> _Task goal_: Within the material below, locate the line with "after detailed placement: -94.5" and the line with "2_1_floorplan | u_dp.offsetCount[0]", then return those two lines and all lines between them, exactly as written.
*** Data section ***
[config.mk]
export PLATFORM = sky130hd
export DESIGN_NAME = sync_offset_tracker
export DESIGN_NICKNAME = d
export VERILOG_FILES = /design/src/rtl/sot_pkg.sv /design/src/rtl/sot_ctrl.sv /design/src/rtl/sot_datapath.sv /design/src/rtl/sync_offset_tracker.sv
export SDC_FILE = /design/constraint.sdc
export NUM_CORES = 1
export LEC_CHECK = 0
export CORE_MARGIN = 8
export CORE_UTILIZATION = 45
export CTS_BUF_LIST = sky130_fd_sc_hd__clkbuf_8
export DETAILED_ROUTE_END_ITERATION = 10
export PLACE_DENSITY_LB_ADDON = 0.05
export SYNTH_ARGS = -nofsm -noshare
export SYNTH_HDL_FRONTEND = slang
export SYNTH_SLANG_ARGS = --single-unit
[constraint.sdc]
create_clock -name clk -period 2.55 [get_ports clk]
set_input_delay 0.255 -clock clk [delete_from_list [all_inputs] [get_ports clk]]
set_output_delay 0.255 -clock clk [all_outputs]
set_load 0.05 [all_outputs]
[src/rtl/sot_pkg.sv]
package sot_pkg;
  localparam logic [2:0] PH_DOUT = 3'b000;
  localparam logic [2:0] PH_DIN  = 3'b001;
  localparam logic [2:0] PH_MIN  = 3'b111;

  typedef struct packed {
    logic load;      // command start
    logic latchIn;   // Data-In entry: capture leftover count
    logic decCount;  // decrement remaining byte count
    logic trackEn;   // offset counter may move
  } strobe_t;

  function automatic logic isDataPhase(input logic [2:0] p);
    return (p == PH_DOUT) || (p == PH_DIN);
  endfunction
endpackage

[src/rtl/sot_ctrl.sv]
module sot_ctrl
  import sot_pkg::*;
(
  input  logic       clk,
  input  logic       rstN,
  input  logic       cmdStart,
  input  logic [2:0] phase,
  input  logic       syncMode,
  input  logic       fifoPush,
  input  logic       fifoPop,
  input  logic       fifoEmpty,
  input  logic       countZero,
  input  logic       parityErrIn,
  output strobe_t    strb,
  output logic       xferDone,
  output logic       dmaBlock,
  output logic       fifoFlush,
  output logic       parityFlag,
  output logic       atnReq
);
  logic [2:0] prevPhase;
  logic       active;
  logic       pendPar;
  logic       entry;
  logic       doneCond;

  always_comb begin
    entry         = syncMode && isDataPhase(phase) && !isDataPhase(prevPhase);
    strb.load     = cmdStart;
    strb.latchIn  = entry && (phase == PH_DIN);
    strb.decCount = active && !cmdStart &&
                    (((phase == PH_DOUT) && fifoPush) || ((phase == PH_DIN) && fifoPop));
    strb.trackEn  = syncMode && isDataPhase(phase) && !dmaBlock;
    doneCond      = active && syncMode && !cmdStart && !entry && countZero &&
                    ((phase == PH_DIN) || ((phase == PH_DOUT) && fifoEmpty));
  end

  always_ff @(posedge clk or negedge rstN) begin
    if (!rstN) begin
      prevPhase  <= PH_MIN;
      active     <= 1'b0;
      dmaBlock   <= 1'b0;
      xferDone   <= 1'b0;
      fifoFlush  <= 1'b0;
      pendPar    <= 1'b0;
      parityFlag <= 1'b0;
      atnReq     <= 1'b0;
    end else begin
      prevPhase <= phase;
      fifoFlush <= strb.latchIn;
      if (cmdStart) begin
        active     <= 1'b1;
        dmaBlock   <= 1'b0;
        xferDone   <= 1'b0;
        parityFlag <= pendPar;
        atnReq     <= pendPar;
        pendPar    <= 1'b0;
      end else begin
        if (entry) begin
          active   <= 1'b0;
          dmaBlock <= 1'b1;
        end else if (doneCond) begin
          active   <= 1'b0;
          xferDone <= 1'b1;
        end
        if (dmaBlock && (phase == PH_DIN) && parityErrIn)
          pendPar <= 1'b1;
      end
    end
  end

  AST_DONE_AT_ZERO: assert property (@(posedge clk) disable iff (!rstN)
    $rose(xferDone) |-> $past(countZero));
  AST_DOUT_NEEDS_EMPTY: assert property (@(posedge clk) disable iff (!rstN)
    ($rose(xferDone) && ($past(phase) == PH_DOUT)) |-> $past(fifoEmpty));
  AST_BLOCK_NO_COUNT: assert property (@(posedge clk) disable iff (!rstN)
    dmaBlock |-> !strb.decCount);
  AST_PARITY_AT_CMD: assert property (@(posedge clk) disable iff (!rstN)
    $rose(parityFlag) |-> $past(cmdStart));
endmodule

[src/rtl/sot_datapath.sv]
module sot_datapath
  import sot_pkg::*;
#(
  parameter int CNT_W  = 16,
  parameter int OFF_W  = 4,
  parameter int FIFO_W = 5
) (
  input  logic              clk,
  input  logic              rstN,
  input  strobe_t           strb,
  input  logic [CNT_W-1:0]  cmdCount,
  input  logic [OFF_W-1:0]  offsetLimit,
  input  logic              reqPulse,
  input  logic              ackPulse,
  input  logic [FIFO_W-1:0] fifoLevel,
  output logic              countZero,
  output logic [OFF_W-1:0]  offsetCount,
  output logic              offsetErr,
  output logic [FIFO_W-1:0] nonDataCount
);
  localparam logic [OFF_W-1:0] ONE_OFF = OFF_W'(1);
  localparam logic [CNT_W-1:0] ONE_CNT = CNT_W'(1);

  logic [CNT_W-1:0] remaining;
  logic             overrun;
  logic             incOff;
  logic             decOff;

  always_comb begin
    countZero = (remaining == '0);
    overrun   = strb.trackEn && reqPulse && !ackPulse && (offsetCount == offsetLimit);
    incOff    = strb.trackEn && reqPulse && !ackPulse && !overrun;
    decOff    = strb.trackEn && ackPulse && !reqPulse && (offsetCount != '0);
  end

  always_ff @(posedge clk or negedge rstN) begin
    if (!rstN) begin
      remaining    <= '0;
      offsetCount  <= '0;
      offsetErr    <= 1'b0;
      nonDataCount <= '0;
    end else if (strb.load) begin
      remaining    <= cmdCount;
      offsetCount  <= '0;
      offsetErr    <= 1'b0;
      nonDataCount <= '0;
    end else begin
      if (strb.decCount && !countZero) remaining <= remaining - ONE_CNT;
      if (incOff)      offsetCount <= offsetCount + ONE_OFF;
      else if (decOff) offsetCount <= offsetCount - ONE_OFF;
      if (overrun) offsetErr <= 1'b1;
      if (strb.latchIn) nonDataCount <= fifoLevel;
    end
  end

  AST_OFFSET_STICKY: assert property (@(posedge clk) disable iff (!rstN)
    (offsetErr && !strb.load) |=> offsetErr);
  AST_OVERRUN_HOLDS: assert property (@(posedge clk) disable iff (!rstN)
    (!strb.load && strb.trackEn && reqPulse && !ackPulse && (offsetCount == offsetLimit))
      |=> (offsetErr && $stable(offsetCount)));
  AST_NONDATA_HELD: assert property (@(posedge clk) disable iff (!rstN)
    (!strb.load && !strb.latchIn) |=> $stable(nonDataCount));
endmodule

[src/rtl/sync_offset_tracker.sv]
module sync_offset_tracker
  import sot_pkg::*;
#(
  parameter int CNT_W  = 16,
  parameter int OFF_W  = 4,
  parameter int FIFO_W = 5
) (
  input  logic              clk,
  input  logic              rstN,
  input  logic              cmdStart,
  input  logic [CNT_W-1:0]  cmdCount,
  input  logic [2:0]        phase,
  input  logic [OFF_W-1:0]  offsetLimit,
  input  logic              reqPulse,
  input  logic              ackPulse,
  input  logic              fifoPush,
  input  logic              fifoPop,
  input  logic [FIFO_W-1:0] fifoLevel,
  input  logic              parityErrIn,
  output logic              xferDone,
  output logic              offsetErr,
  output logic [OFF_W-1:0]  offsetCount,
  output logic [FIFO_W-1:0] nonDataCount,
  output logic              fifoFlush,
  output logic              dmaBlock,
  output logic              parityFlag,
  output logic              atnReq
);
  strobe_t strb;
  logic    countZero;
  logic    syncMode;
  logic    fifoEmpty;

  assign syncMode  = (offsetLimit != '0);
  assign fifoEmpty = (fifoLevel == '0);

  sot_ctrl u_ctrl (
    .clk(clk), .rstN(rstN), .cmdStart(cmdStart), .phase(phase),
    .syncMode(syncMode), .fifoPush(fifoPush), .fifoPop(fifoPop),
    .fifoEmpty(fifoEmpty), .countZero(countZero), .parityErrIn(parityErrIn),
    .strb(strb), .xferDone(xferDone), .dmaBlock(dmaBlock),
    .fifoFlush(fifoFlush), .parityFlag(parityFlag), .atnReq(atnReq)
  );

  sot_datapath #(.CNT_W(CNT_W), .OFF_W(OFF_W), .FIFO_W(FIFO_W)) u_dp (
    .clk(clk), .rstN(rstN), .strb(strb), .cmdCount(cmdCount),
    .offsetLimit(offsetLimit), .reqPulse(reqPulse), .ackPulse(ackPulse),
    .fifoLevel(fifoLevel), .countZero(countZero), .offsetCount(offsetCount),
    .offsetErr(offsetErr), .nonDataCount(nonDataCount)
  );
endmodule

Yosys cells after proc, flatten, opt, wreduce, memory -nomap -nowiden
Cells that the tools add are included.
{"block": "word_totals", "memories": 0, "in_bits": 36, "wordCells": 88, "romBits": 0, "regBits": 35, "mem_bits_rw": 0, "latch_bits": 0}
{"block": "op_classes", "multipliers": 0, "mux": 19, "eq_ne": 4, "magnitude_cmp": 0, "n_addsub": 3, "div_mod_pow": 0, "n_bitwise": 0, "shift": 0, "reduce_logical": 51}
{"op": "$mux W16", "n": 2}
{"op": "$logic_and A1 B1 Y1", "n": 24}
{"op": "$logic_not A16 Y1", "n": 1}
{"op": "$sub A16 B1 Y16 const B", "n": 1}
{"op": "$mux W1", "n": 12}
{"op": "$mux W4", "n": 3}
{"op": "$reduce_bool A2 Y1", "n": 6}
{"op": "$mux W5", "n": 2}
{"op": "$logic_not A1 Y1", "n": 8}
{"op": "$reduce_bool A4 Y1", "n": 2}
{"op": "$eq A3 B1 Y1 const B", "n": 2}
{"op": "$logic_not A3 Y1", "n": 2}
{"op": "$reduce_bool A3 Y1", "n": 2}
{"op": "$logic_not A5 Y1", "n": 1}
{"op": "$add A4 B1 Y4 const B", "n": 1}
{"op": "$eq A4 B4 Y1", "n": 1}
{"op": "$logic_or A1 B1 Y1", "n": 4}
{"op": "$sub A4 B1 Y4 const B", "n": 1}
{"op": "$ne A2 B2 Y1 const B", "n": 1}
{"op": "$reduce_and A2 Y1", "n": 1}

Logic depth before layout (Yosys ltp)
Gate-level depths: netlist of the first run.
{"block": "depth", "ltp_word": 11, "depth_mapped": 9, "ltp_nobuf": 9}

Cells and area by module
From an unflattened synthesis of the first run, not the netlist that was laid out.
{"block": "unflattened", "cells_unflattened": 214, "area_unflattened_um2": 2030.7}
{"module": "sot_datapath", "area_each_um2": 1661.6, "cells_each": 183, "n_inst": 1, "seq_area_each_um2": 650.6}
{"module": "sot_ctrl", "area_each_um2": 350.3, "cells_each": 28, "n_inst": 1, "seq_area_each_um2": 202.7}
{"module": "sync_offset_tracker", "area_each_um2": 18.8, "cells_each": 3, "n_inst": 1, "seq_area_each_um2": 0.0}

Worst setup path after synthesis of the first run
OpenSTA, ideal clock, no wires.
{"block": "synth_timing", "path_type": "flip-flop to flip-flop", "startpoint": "reg u_dp.offsetCount[1]", "endpoint": "reg u_dp.offsetCount[3]", "path_slack_ns": -0.142, "path_stages_with_launch": 10, "synth_period_minus_slack_ns": 2.692, "arrival_time_ns": 2.620, "path_cell_list": "dfrtp_1 -> xor2_1 -> nor4_1 -> nand3b_1 -> ha_1 -> a21o_1 -> a21oi_1 -> nand2_1 -> or3b_2 -> nand4_1"}
{"block": "synth_via", "elab_chain_len": 6, "word_cells_on_any_way": 12, "classes_between": "2 x add/sub; 1 x eq/ne; 3 x mux; 6 x reduce/logical"}
{"element": "start: declaration", "line": "sot_datapath.sv:17", "source": "output logic [OFF_W-1:0] offsetCount,"}
{"element": "start signal: assignment", "line": "sot_datapath.sv:49", "source": "if (incOff) offsetCount <= offsetCount + ONE_OFF;"}
{"element": "start signal: assignment", "line": "sot_datapath.sv:50", "source": "else if (decOff) offsetCount <= offsetCount - ONE_OFF;"}
{"element": "parallel branches: the longest is 6 deep, another holds $sub A4 B1 Y4"}
Several ways; the timed one is not identified. The select of a mux whose other input is x is not followed.
A chain may end at the register's enable or synchronous reset.

Worst setup path after layout of the first run
{"block": "layout_timing", "startpoint": "reg u_dp.offsetCount[0]", "endpoint": "reg u_dp.offsetCount[3]"}
Same word-level chain as after synthesis.

==> impl_metrics.ini, run 1 <==
[status]
status = finished clean

[drt]
wl_per_cell_um = 14.2
drtAntennaViolNets = 0
totalWireLength_um = 4450
vias_per_cell = 5.23
first_pass_iters = 5
drtIter0Drc = 51
drc = 0
vias = 1636

[timing]
max-slew-margin-rel_pct = 52.2
rsz0062_at_grt = false
slew_viol_final = 0
tightest_slew_ps = 713
skew_ps = 2.76
hold_viol_final = 0
max_freq_mhz = 423
period_share_pct = 92.6
hold_ws_ps = 363
setup_viol = 0
fin_crit_ps = 2360
tns_ps = 0

[power_and_ir_drop]
p_clk_share_pct = 28.7
switching_share_pct = 32.1
vdd_ir_drop_max_uv = 695
pwr-share-seq_pct = 40.0
power.internal_uw = 1150
power_frac_comb_pct = 31.3
pwr_density_cell_nw_per_um2 = 639
p_sw_uw = 544
p_leak_uw = 0.00113

[worst_setup_path]
path_delay_family = simple AND/OR/NAND/NOR gates
max_stage_delay_ps = 460
slowest_stage = or3b_2
r2r_cells = 9
critPathMaxFanout = 7
crit_buf_inv = 0
reg2reg_slack_ps = 190
worstReg2RegStart = u_dp.offsetCount[0]
path_cells = xor2_1 -> nor4_1 -> nand3b_1 -> ha_1 -> a21o_1 -> a21oi_2 -> nand2_1 -> or3b_2 -> nand4_1
critPathKind = reg -> reg
cp-start-kind = flop
cp.required_ps = 2770
arrival_ps = 2580
cp-end-kind = flop
timing.rr.end = u_dp.offsetCount[3]

[grt]
grt_use_total_pct = 14.7
overflow = 0
antenna_found_initial = 0
grt_max_degree = 35
grt_pass1_wl_um = 7650
grt_pass1_vias = 1625

[floorplan]
core-area_um2 = 4030
rows = 23
pin_count = 51
start_util_pct = 47.3
dieArea_um2 = 6570
die_h_um = 81.1
die_w_um = 81.1

[clock_network]
h-tree-depth = 2
cts_tree = yes
cts_root_buf = clkbuf_8
clock_latency_ps = 290
postCtsSetupRepairBufs = 0
clk_pin_slew_ps = 70
cts_resized = 0
clock-sinks = 34
hold_buffers = 0
clockBufferDepth = 2
cts-buffers-inserted = 5

[layout]
area_growth_pct = 39.1
drive_gt1_share_pct = 14.8
mostFrequentLayoutCells = clkdlybuf4s50_1 (50), dfrtp_1 (28), nand2_1 (22)
fill_cells = 346
n_antenna_cell = 0
final_common_cell = clkdlybuf4s50_1
nNetsFinal = 302

[synth]
synthesis.area_um2 = 1910
synth_nets = 239
synth_area_leaders = dfrtp_1 (42%), mux2_2 (5.3%), nand2_1 (4.3%)
yosysWarnings = 0
yosysUniqueCellTypes = 38
yosys.area.top_type = dfrtp_1
seq_area_frac_synth_pct = 44.8
synth-seq-cells = 34
yosys.area.top_type_share_pct = 42.0
syn_area_per_cell_um2 = 9.58
synth_cells = 199

[place]
portBuffers = 50
post-dp-hpwl_um = 3430
place_congestion = 0.788

[run]
maxCapViolCount = 0

[hold_path]
hold_path_class = in -> async
[stage by stage]
step / setup WS (ps) / util, % / area, um^2 / total power (uW) / instances
final: 189 / 65.8 / 2650 / 1690 / 313
after global routing: 34.5 / 65.8 / 2650 / 1800 / 313
after CTS: 170 / 65.8 / 2650 / 1710 / 313
after detailed placement: -94.5 / 63.1 / 2540 / 1220 / 305
after global placement: -44.3 / 63.1 / 2540 / 1220 / 305
after floorplan: 20.9 / - / 1910 / 1000 / 199
[worst max path at each step]
stage | from | end | slack (ps) | cells after the start
4_1_cts | u_dp.offsetCount[0] | u_dp.offsetCount[3] | 170 | 9
6_report | u_dp.offsetCount[0] | u_dp.offsetCount[3] | 190 | 9
3_3_place_gp | offsetLimit[2] | u_dp.offsetCount[3] | -40 | 10
5_1_grt | u_dp.offsetCount[0] | u_dp.offsetCount[3] | 30 | 9
3_5_place_dp | offsetLimit[2] | u_dp.offsetCount[3] | -90 | 10
2_1_floorplan | u_dp.offsetCount[0] | u_dp.offsetCount[3] | 20 | 9
[sequential cells by signal, summed over array words and instances, names as in the netlist]
register	cells
u_ctrl.active	1
u_ctrl.prevPhase	2
u_ctrl.dmaBlock	1
u_dp.offsetCount	4
u_ctrl.fifoFlush	1
u_ctrl.xferDone	1
u_ctrl.parityFlag	1
u_dp.offsetErr	1
u_dp.remaining	16
u_ctrl.pendPar	1
u_dp.nonDataCount	5
[final cells by class]
class                      instances  area [um^2]  area share (%)
multi-input combinational        152         1000            37.9
clock inverter                     3         40.0            1.51
timing repair buffer              62          591            22.3
sequential                        34          858            32.4
tap                               50         62.6            2.36
inverter                           7         26.3           0.992
clock buffer                       5         68.8            2.60
[metal layers]
layer	global-route usage, %	wire [um]	vias up	part of all wire (%)
li1	-	-	839	-
met2	22.8	1950	39	44
met5	0	0	-	0
met4	4.29	45	0	1.0
met3	4.64	249	5	5.6
met1	19.1	2200	753	49
[synthesized netlist by cell type]
cell	n
a211o_1	1
a21o_1	1
a21oi_1	3
a31oi_1	2
a41oi_1	2
and3b_1	1
and4_1	2
buf_4	1
clkbuf_1	5
dfrtp_1	32
dfstp_2	2
fa_1	1
ha_1	3
inv_1	7
mux2_1	1
mux2_2	9
mux2i_1	7
nand2_1	22
nand3_1	5
nand3b_1	2
nand4_1	4
nor2_1	21
nor2b_1	1
nor3_1	9
nor3b_1	3
nor3b_2	1
nor4_1	7
nor4b_1	2
o211ai_1	1
o21ai_0	16
o21bai_1	1
o31ai_1	1
or3_1	2
or3_4	1
or3b_2	1
or4_1	3
xnor2_1	8
xor2_1	8
[power groups by stage]
stage	clock network, uW	logic [uW]	registers, uW
3_5_place_dp	0	534	687
5_1_grt	526	588	689
2_1_floorplan	0	233	768
6_report	486	531	677
4_1_cts	499	537	678
3_3_place_gp	0	529	687
[cell families after synthesis]
group	after synthesis	share of synthesized area [%]
compound gates	28	8.60
xor+xnor	16	7.35
fa+ha+maj	4	3.02
buf+inv	13	2.76
flops	34	44.8
mux	17	9.59
simple gates	87	23.9
No activity file was read; power rests on OpenSTA's default activity.
==> inputs of run 2 (changes only) <==
Settings changed: CELL_PAD_IN_SITES_DETAIL_PLACEMENT set to 1, CELL_PAD_IN_SITES_GLOBAL_PLACEMENT set to 2, CORE_UTILIZATION 45 to 27.
==> run 2 against run 1 <==
  * Register-to-register slack better by 60 ps
  * Largest power group unchanged
  * Combinational power up 6.4%
  * Fmax up 2.5%
  * Sequential share of layout area down 0.78 points
  * Clock power down 13%
  * Highest routed layer unchanged
  * Global-route usage down 3.6 points
  * Utilization down 26 points
  * Worst hold slack better by 16 ps
==> impl_metrics.ini, run 2 (synthesis gave the netlist of run 1 again) <==
[status]
status = finished clean

[grt]
grt_pass1_vias = 1829
antenna_found_initial = 0
grt_pass1_wl_um = 8890
grt_use_total_pct = 11.0
overflow = 0
grt_max_degree = 35

[drt]
first_pass_iters = 4
drc = 0
vias_per_cell = 4.61
drtIter0Drc = 35
vias = 1666
totalWireLength_um = 5340
wl_per_cell_um = 14.8
drtAntennaViolNets = 0

[floorplan]
pin_count = 51
core-area_um2 = 6830
die_h_um = 100
rows = 30
dieArea_um2 = 10000
die_w_um = 100
start_util_pct = 27.9

[layout]
mostFrequentLayoutCells = clkdlybuf4s50_1 (50), dfrtp_1 (28), nand2_1 (22)
largest_register_ffs = 16
stdcell_count = 361
nNetsFinal = 304
stdcell_area_um2 = 2720
reg_top3 = u_dp.remaining (16), u_dp.nonDataCount (5), u_dp.offsetCount (4)
fill_cells = 822
largest-register = u_dp.remaining
area_growth_pct = 42.5
final_common_cell = clkdlybuf4s50_1
regArea_um2 = 858
multi_input_comb_area_um2 = 1010
drive_gt1_share_pct = 15.8
n_antenna_cell = 0

[clock_network]
cts_tree = yes
clockBufferDepth = 2
cts-buffers-inserted = 5
postCtsSetupRepairBufs = 0
cts_resized = 0
hold_buffers = 0
cts_root_buf = clkbuf_8
clock-sinks = 34
clk_pin_slew_ps = 70
clock_latency_ps = 290
h-tree-depth = 2

[power_and_ir_drop]
vdd_ir_drop_max_uv = 636
p_leak_uw = 0.00113
p_sw_uw = 574
p_clk_share_pct = 25.4
pwr-share-seq_pct = 40.6
pwr_density_cell_nw_per_um2 = 613
power.internal_uw = 1090
power_frac_comb_pct = 34.0
switching_share_pct = 34.5

[hold_path]
hold_path_class = in -> async

[place]
post-dp-hpwl_um = 4160
place_congestion = 0.752
placedCellCount = 353
portBuffers = 50
dpl_cell_area_um2 = 2610
place_ws_ps = -129

[timing]
skew_ps = 8.11
max_freq_mhz = 434
rsz0062_at_grt = false
setup_viol = 0
fin_crit_ps = 2300
worst_slack_ps = 247
tightest_slew_ps = 755
period_share_pct = 90.3
slew_viol_final = 0
hold_viol_final = 0
max-slew-margin-rel_pct = 49.4

[worst_setup_path]
critPathKind = reg -> reg
slowest_stage = or3b_2
path_cells = xor2_1 -> nor4_2 -> nand3b_1 -> ha_1 -> a21o_1 -> a21oi_2 -> nand2_1 -> or3b_2 -> nand4_1
r2r_cells = 9
reg2reg_slack_ps = 250
arrival_ps = 2520
worstReg2RegStart = u_dp.offsetCount[2]
critPathMaxFanout = 5
timing.rr.end = u_dp.offsetCount[3]
cp-end-kind = flop
max_stage_delay_ps = 450
cp.required_ps = 2770
cp-start-kind = flop

[run]
maxCapViolCount = 0
==> run 2: cell count changes in the layout (fill, tap and decap cells not counted) <==
cell        before  now
clkinvlp_4       0    1
bufinv_16        1    0
buf_4           12   14
clkinv_2         2    1
clkbuf_8         5    6
nor4_1           7    6
nor4_2           0    1
==> run 2: how the worst max path moves through the flow <==
| stage | cells after the start | slack [ps] | endpoint | from |
|---|---|---|---|---|
| after global routing | 9 | 80 | u_dp.offsetCount[3] | u_dp.offsetCount[2] |
| final | 9 | 250 | u_dp.offsetCount[3] | u_dp.offsetCount[2] |
| after global placement | 10 | -50 | u_dp.offsetCount[3] | offsetLimit[2] |
| after floorplan | 9 | 20 | u_dp.offsetCount[3] | u_dp.offsetCount[0] |
| after detailed placement | 10 | -130 | u_dp.offsetCount[3] | offsetLimit[2] |
| after CTS | 9 | 160 | u_dp.offsetCount[3] | u_dp.offsetCount[2] |
==> run 2: metal layers <==
| metal | wire, um | GRT usage [%] | up-vias | share of wire (%) |
|---|---|---|---|---|
| li1 | - | - | 835 | - |
| met1 | 2620 | 14.2 | 790 | 49 |
| met2 | 2360 | 16.8 | 33 | 44 |
| met3 | 287 | 3.60 | 8 | 5.4 |
| met4 | 71 | 3.84 | 0 | 1.3 |
| met5 | 0 | 0 | - | 0 |
==> run 2: layout make-up <==
cell class	instances	area share (%)
inverter	7	0.968
tap	96	4.42
clock inverter	2	0.461
clock buffer	6	3.04
sequential	34	31.6
timing repair buffer	64	22.3
multi-input combinational	152	37.2
==> run 2: through the flow <==
step                total power, uW  utilization [%]  hold WS, ps  setup TNS (ps)
floorplan                      1000                -        -40.6               0
global placement               1250             38.3          480           -45.5
detailed placement             1250             38.3          492            -199
CTS                            1680             39.7          393               0
global route                   1770             39.7          424               0
finish                         1660             39.7          379               0
==> run 2: power groups by stage <==
stage | combinational [uW] | clock, uW | sequential [uW]
floorplan | 233 | 0 | 768
global placement | 556 | 0 | 690
detailed placement | 562 | 0 | 688
CTS | 566 | 440 | 677
global route | 622 | 459 | 687
finish | 565 | 423 | 676
==> run 2: worst max-delay path, delay by kind of cell (launching register included) <==
kind | cells | cell delay [ps]
xor gates and xnor gates | 1 | 170
AOI/OAI and AO/OA | 2 | 330
and+or+nand+nor | 5 | 1060
adders and majority gates | 1 | 230
DFF | 1 | 440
*** End of Data section ***
> _Exercise result_:
after detailed placement: -94.5 / 63.1 / 2540 / 1220 / 305
after global placement: -44.3 / 63.1 / 2540 / 1220 / 305
after floorplan: 20.9 / - / 1910 / 1000 / 199
[worst max path at each step]
stage | from | end | slack (ps) | cells after the start
4_1_cts | u_dp.offsetCount[0] | u_dp.offsetCount[3] | 170 | 9
6_report | u_dp.offsetCount[0] | u_dp.offsetCount[3] | 190 | 9
3_3_place_gp | offsetLimit[2] | u_dp.offsetCount[3] | -40 | 10
5_1_grt | u_dp.offsetCount[0] | u_dp.offsetCount[3] | 30 | 9
3_5_place_dp | offsetLimit[2] | u_dp.offsetCount[3] | -90 | 10
2_1_floorplan | u_dp.offsetCount[0] | u_dp.offsetCount[3] | 20 | 9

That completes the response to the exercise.